Entscheidend für eine spätere Bewertung der Mitgliedschaft durch das ehemalige Mitglied sei in diesem Zusammenhang die Art des Ausstiegs. Deutlich negativer werde eine Mitgliedschaft des Ehemaligen rückschauend bewertet, wenn ein gewaltsamer Ausstieg stattgefunden habe - im Gegensatz zu demjenigen, der eine Gruppe aus eigenem Antrieb verließe.

Zum Komplex der "Psychischen Folgen der Mitgliedschaft" könnten nicht alle Aspekte und Fragen eindeutig geklärt bzw. beantwortet werden. Es ließen sich trotzdem einige Feststellungen treffen. Eine generelle Schädlichkeit ließe sich bei der Mitgliedschaft in neuen religiösen Bewegungen nicht bestätigen. Das psychische Empfinden der Mitglieder sei nach den vorliegenden empirischen Studien in einem Normbereich, vergleichbar mit den Teilen der Bevölkerung, die nicht Mitglieder seien.

In Zeiten kritischer Entwicklungsphasen (z.B. Adoleszenz) könne Religiosität ein relevanter Faktor sein. Dabei könne sie als hilfreich oder hemmend erlebt werden. Unterschiedlich zu bewerten seien die Zugänge zu einer jeweiligen Gruppe oder Orientierung. Dabei sei zu beachten, ob eine Mitgliedschaft durch Geburt oder in der Zeit der Adoleszenz aus eigenem Antrieb erfolge. Dieser Bereich und diese Dynamiken seien bislang nur unzureichend erforscht.

Zusammenfassend ließen sich folgende Ergebnispunkte des Gutachtens nennen:

- Weder die Annahme einer allgemeinen Destruktivität noch einer generellen prämorbiden Persönlichkeit ließe sich bestätigen.

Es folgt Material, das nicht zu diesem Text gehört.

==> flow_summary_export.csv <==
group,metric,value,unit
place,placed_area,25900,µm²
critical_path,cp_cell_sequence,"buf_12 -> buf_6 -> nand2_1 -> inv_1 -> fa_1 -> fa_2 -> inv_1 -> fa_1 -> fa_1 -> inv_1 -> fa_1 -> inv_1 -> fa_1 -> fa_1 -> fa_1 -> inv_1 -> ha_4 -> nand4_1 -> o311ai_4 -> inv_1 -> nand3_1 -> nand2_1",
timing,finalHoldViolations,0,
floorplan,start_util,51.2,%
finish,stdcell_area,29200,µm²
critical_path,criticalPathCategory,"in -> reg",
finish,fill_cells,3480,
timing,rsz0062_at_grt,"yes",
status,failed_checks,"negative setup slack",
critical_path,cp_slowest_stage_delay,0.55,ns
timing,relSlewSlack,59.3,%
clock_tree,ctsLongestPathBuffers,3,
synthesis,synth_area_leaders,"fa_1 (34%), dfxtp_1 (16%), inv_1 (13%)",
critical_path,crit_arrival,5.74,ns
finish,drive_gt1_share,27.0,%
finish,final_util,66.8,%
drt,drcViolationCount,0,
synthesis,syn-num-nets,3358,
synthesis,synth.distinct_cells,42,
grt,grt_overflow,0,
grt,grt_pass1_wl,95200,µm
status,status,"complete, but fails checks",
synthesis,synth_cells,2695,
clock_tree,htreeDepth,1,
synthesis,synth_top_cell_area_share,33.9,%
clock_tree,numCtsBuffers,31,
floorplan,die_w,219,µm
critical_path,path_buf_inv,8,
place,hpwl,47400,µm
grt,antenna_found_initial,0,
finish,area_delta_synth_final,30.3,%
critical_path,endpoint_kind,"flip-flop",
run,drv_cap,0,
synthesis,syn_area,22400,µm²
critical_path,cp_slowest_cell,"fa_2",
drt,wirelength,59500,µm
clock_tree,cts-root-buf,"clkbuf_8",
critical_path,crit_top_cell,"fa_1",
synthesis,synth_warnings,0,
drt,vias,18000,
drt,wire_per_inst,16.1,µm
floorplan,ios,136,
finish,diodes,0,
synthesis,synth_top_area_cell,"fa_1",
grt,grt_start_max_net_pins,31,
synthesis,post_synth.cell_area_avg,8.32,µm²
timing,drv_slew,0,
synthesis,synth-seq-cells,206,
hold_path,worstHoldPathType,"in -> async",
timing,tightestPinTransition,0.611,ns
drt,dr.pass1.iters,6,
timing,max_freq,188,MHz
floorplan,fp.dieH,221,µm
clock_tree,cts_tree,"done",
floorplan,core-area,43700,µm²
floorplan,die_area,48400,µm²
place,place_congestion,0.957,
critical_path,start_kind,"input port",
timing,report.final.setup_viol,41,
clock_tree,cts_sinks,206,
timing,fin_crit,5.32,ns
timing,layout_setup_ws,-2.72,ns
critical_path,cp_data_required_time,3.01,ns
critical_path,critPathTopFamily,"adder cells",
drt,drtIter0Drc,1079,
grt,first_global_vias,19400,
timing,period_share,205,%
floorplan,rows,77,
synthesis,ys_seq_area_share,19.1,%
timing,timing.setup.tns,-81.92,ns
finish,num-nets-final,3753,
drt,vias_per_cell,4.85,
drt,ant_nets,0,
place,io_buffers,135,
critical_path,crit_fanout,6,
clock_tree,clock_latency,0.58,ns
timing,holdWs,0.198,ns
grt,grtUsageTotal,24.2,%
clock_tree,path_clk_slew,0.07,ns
**config.mk**
```make
export PLATFORM = sky130hd
export DESIGN_NAME = bypass_ctrl
export DESIGN_NICKNAME = d
export VERILOG_FILES = /design/src/logic/pipe_pkg.sv /design/src/logic/bypass_ctrl.sv
export SDC_FILE = /design/constraint.sdc
export NUM_CORES = 1
export LEC_CHECK = 0
export BUFFER_PORTS_ARGS = -buffer_cell sky130_fd_sc_hd__clkbuf_2
export CORE_AREA = 3 3 99 101
export DETAILED_ROUTE_END_ITERATION = 10
export DIE_AREA = 0 0 102 104
export PLACE_DENSITY_LB_ADDON = 0.3
export SYNTH_ARGS = -nofsm -noshare
export SYNTH_HDL_FRONTEND = slang
export SYNTH_SLANG_ARGS = --single-unit
```
**constraint.sdc**
```tcl
create_clock -name vclk -period 2.4
set_clock_uncertainty 0.1 [all_clocks]
set_input_delay 0.24 -clock vclk [all_inputs]
set_output_delay 0.24 -clock vclk [all_outputs]
set_load 0.01 [all_outputs]
```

- Krisenhafte Lebensphasen und eine emotionale Labilisierung schienen jedoch häufig einer Mitgliedschaft vorauszugehen.

- Von einer übereinstimmenden "Sekten-Persönlichkeit" sei aufgrund der unterschiedlichen psychischen Struktur der Mitglieder je nach gewählter Gruppe nicht auszugehen.

- In aller Regel unterschieden sich die Persönlichkeitsmerkmale von Mitgliedern nicht von entsprechenden Gruppen in der allgemeinen Bevölkerung.

- In den meisten Fällen sei ein Ausstieg aus einer Gruppe ohne fremde Hilfe möglich. Diese Erfahrung müsse jedoch als labilisierend und traumatisch angesehen werden.

- Dabei sei nicht zwangsläufig ein Rückschluß auf die Gruppe zu ziehen, sondern u.a. auch auf sozialpsychologische Prozesse des Rollenwechsels.